Tengo un pálpito: los líderes, el liderazgo, estarían sobrevalorados en una sociedad como la actual que se arrastra hacia nadie sabe dónde, que se baña cada día en la incertidumbre, que sufre las consecuencias de una forma de actuar que nadie entiende, que es incapaz de dar solución a sus problemas, que huye de los valores que -no hace tantos años- fueron capaces de ahormarla y que ahora rehúye tener forma alguna. Hemos confundido al mandamás y al jefe con el líder y, si hubiera tantos líderes como se dice, nos irían mejor las cosas; todos iríamos detrás, sin estridencias y sin miedos, de aquel que marca el camino y hace que los demás le sigan, que no otra cosa es ser líder.

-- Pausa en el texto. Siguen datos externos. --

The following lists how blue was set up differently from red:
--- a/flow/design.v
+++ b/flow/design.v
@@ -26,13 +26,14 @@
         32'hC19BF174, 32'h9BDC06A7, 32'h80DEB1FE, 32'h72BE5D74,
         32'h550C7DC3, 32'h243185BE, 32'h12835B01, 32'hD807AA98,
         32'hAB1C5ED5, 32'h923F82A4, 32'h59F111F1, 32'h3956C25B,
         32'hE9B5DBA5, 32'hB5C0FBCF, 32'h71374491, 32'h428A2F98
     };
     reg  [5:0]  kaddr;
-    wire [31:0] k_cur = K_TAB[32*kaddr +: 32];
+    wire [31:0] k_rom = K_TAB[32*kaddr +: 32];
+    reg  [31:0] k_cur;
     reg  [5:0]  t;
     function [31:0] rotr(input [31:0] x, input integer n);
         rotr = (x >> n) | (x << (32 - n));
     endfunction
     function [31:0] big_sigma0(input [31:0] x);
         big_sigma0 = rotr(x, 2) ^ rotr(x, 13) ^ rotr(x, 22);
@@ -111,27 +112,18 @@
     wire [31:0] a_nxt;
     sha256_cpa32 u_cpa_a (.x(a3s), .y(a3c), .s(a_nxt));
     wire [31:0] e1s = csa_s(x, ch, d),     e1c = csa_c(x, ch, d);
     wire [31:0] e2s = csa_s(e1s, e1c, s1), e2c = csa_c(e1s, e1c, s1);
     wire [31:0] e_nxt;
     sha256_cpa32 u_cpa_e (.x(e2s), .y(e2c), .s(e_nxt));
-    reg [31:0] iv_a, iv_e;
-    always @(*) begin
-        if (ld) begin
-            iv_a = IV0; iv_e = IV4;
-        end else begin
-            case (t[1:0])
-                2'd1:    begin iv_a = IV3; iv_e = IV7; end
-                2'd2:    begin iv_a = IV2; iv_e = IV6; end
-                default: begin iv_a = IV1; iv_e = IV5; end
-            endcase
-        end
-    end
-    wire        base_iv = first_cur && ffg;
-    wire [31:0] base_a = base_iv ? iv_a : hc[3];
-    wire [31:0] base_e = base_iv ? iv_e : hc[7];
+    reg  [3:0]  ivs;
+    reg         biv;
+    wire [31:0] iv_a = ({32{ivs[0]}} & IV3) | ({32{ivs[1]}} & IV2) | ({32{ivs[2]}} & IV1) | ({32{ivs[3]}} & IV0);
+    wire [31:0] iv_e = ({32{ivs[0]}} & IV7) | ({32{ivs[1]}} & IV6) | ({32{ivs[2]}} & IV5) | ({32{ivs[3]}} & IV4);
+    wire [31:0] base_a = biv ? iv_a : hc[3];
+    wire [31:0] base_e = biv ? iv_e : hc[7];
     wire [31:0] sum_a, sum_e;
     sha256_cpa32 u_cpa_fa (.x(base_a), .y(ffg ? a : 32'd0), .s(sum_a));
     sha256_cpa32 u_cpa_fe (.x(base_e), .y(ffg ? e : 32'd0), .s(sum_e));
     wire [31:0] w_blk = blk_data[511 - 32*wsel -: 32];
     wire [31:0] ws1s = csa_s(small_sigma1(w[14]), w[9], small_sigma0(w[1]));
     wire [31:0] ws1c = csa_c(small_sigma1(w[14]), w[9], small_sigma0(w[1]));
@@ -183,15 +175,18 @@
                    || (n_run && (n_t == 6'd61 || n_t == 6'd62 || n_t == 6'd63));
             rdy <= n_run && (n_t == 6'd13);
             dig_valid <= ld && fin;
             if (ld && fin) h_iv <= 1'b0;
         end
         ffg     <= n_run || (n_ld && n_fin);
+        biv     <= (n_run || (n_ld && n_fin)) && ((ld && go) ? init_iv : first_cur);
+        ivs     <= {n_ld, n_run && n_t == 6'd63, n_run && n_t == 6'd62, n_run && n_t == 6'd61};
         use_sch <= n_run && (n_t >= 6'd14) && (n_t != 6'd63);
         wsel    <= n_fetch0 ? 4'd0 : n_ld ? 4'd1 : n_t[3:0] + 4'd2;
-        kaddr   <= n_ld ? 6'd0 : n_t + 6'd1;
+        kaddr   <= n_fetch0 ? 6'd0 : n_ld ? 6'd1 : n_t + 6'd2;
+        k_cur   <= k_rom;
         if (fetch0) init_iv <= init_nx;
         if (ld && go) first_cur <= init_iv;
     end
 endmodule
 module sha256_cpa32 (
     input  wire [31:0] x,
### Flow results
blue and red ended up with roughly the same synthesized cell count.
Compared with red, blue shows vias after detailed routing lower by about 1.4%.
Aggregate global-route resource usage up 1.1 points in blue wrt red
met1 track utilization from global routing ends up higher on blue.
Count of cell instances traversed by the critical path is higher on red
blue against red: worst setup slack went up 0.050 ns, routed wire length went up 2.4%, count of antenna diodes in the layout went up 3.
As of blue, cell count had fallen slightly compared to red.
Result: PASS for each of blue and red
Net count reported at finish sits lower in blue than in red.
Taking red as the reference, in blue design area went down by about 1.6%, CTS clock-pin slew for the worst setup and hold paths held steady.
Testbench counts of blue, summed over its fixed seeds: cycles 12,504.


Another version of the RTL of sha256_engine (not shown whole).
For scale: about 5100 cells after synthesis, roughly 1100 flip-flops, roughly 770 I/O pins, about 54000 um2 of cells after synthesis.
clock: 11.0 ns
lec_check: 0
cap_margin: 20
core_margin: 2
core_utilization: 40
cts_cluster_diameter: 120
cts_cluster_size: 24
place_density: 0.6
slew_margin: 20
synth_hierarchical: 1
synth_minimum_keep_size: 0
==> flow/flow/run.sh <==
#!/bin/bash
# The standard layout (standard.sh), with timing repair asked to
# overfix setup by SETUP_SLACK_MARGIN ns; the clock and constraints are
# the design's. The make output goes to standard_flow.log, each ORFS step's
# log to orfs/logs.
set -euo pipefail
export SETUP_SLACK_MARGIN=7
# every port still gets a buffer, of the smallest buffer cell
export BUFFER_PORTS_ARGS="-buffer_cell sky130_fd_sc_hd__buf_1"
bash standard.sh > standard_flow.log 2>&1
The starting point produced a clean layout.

Lo he repetido demasiado, y lo diré una vez más: liderar es, en el fondo, educar. La idea del liderazgo no puede despojarse de su dimensión ética porque liderar es una cuestión de carácter, y un proceso que tiene que ver mucho más con la acción que con la palabra. El líder no es siempre el más poderoso; como antes señalamos, es el que nos indica la senda por donde transitar. El líder nace y, además, con formación -con educación- se hace, porque el método idóneo (la herramienta más eficaz) que el líder tiene para gestionar es la coherencia y el ejemplo, características que dan legitimidad al líder que, además, debe tener capacidad (ideológica y de propuesta) y, singularmente, voluntad, sobre todo, para saber lo que se quiere y estar dispuesto a pagar lo que cuesta. El líder debe saber -y también tiene que saber contarlo- adónde va porque, como nos enseñó Séneca en sus “Cartas a Lucilio”, a quien no sabe hacia qué puerto se encamina, ningún viento le será bastante propicio. Para que no me tachen de anticuado, para encontrar el respaldo “científico” a mis ideas y pálpitos, he preguntado en Internet a un chat de Inteligencia Artificial -tan de moda- qué es un líder, y me ha contestado sin dudar: “Una persona que inspira y dirige a un grupo de personas hacia una meta común. Un líder tiene la capacidad de motivar, guiar y coordinar a su equipo para lograr objetivos específicos.
Además, un buen líder debe tener habilidades de comunicación efectiva, toma de decisiones, resolución de problemas y empatía para poder entender y liderar a su equipo de manera efectiva”. ¡Bingo!
Así las cosas y próximos ya un racimo de elecciones, mítines, verborrea sin límites y promesas/programas que no se cumplirán, me pregunto si vamos a ser capaces de escoger un programa electoral y a nuestros líderes políticos tras una reflexión sincera, con honestidad intelectual, o nos vamos a dejar llevar por filias/fobias, por las apariencias que guían en muchas ocasiones a los humanos o nos decidiremos por el análisis de proyectos políticos serios, de los que hincan sus raíces en las necesidades de la gente y persiguen el bien común, es decir, la satisfacción de las necesidades humanas.
Desde la responsabilidad así entendida, deberíamos reflexionar acerca de una ética práctica para líderes y dirigentes: políticos, empresariales o institucionales, que tanto monta. Aristóteles nos enseñó que el mejor tratado de moral es siempre un tratado de razón práctica. La ética no es otra cosa que cumplir, desde la dignidad y el compromiso, con lo que deba hacerse en cada momento. La búsqueda inagotable de normas relativas a un "aquí" y "ahora", que se engarzan con los valores cuyo ejercicio también nos legitima: democracia, libertad, decencia, igualdad, fraternidad, solidaridad... Difícilmente pueden ilusionarse y dirigirse personas sin comportamientos éticos que no se basen en relaciones de confianza. No habrá porvenir para nadie sin una conducta empresarial, personal o institucional capaz de exigirse, de cumplir sus compromisos y de dar cuenta cabal de sí misma. Aunque no nos demos cuenta, vivir nos cambia, y el líder, para seguir siéndolo, debería seguir los consejos que hace dos mil años dictó Séneca: “Escoged mejor a los que enseñan más bien con su vida que con sus discursos; a los que dicen lo que deben y hacen lo que dicen”. Eso es coherencia y, si así actuamos, imprescindible ejemplo.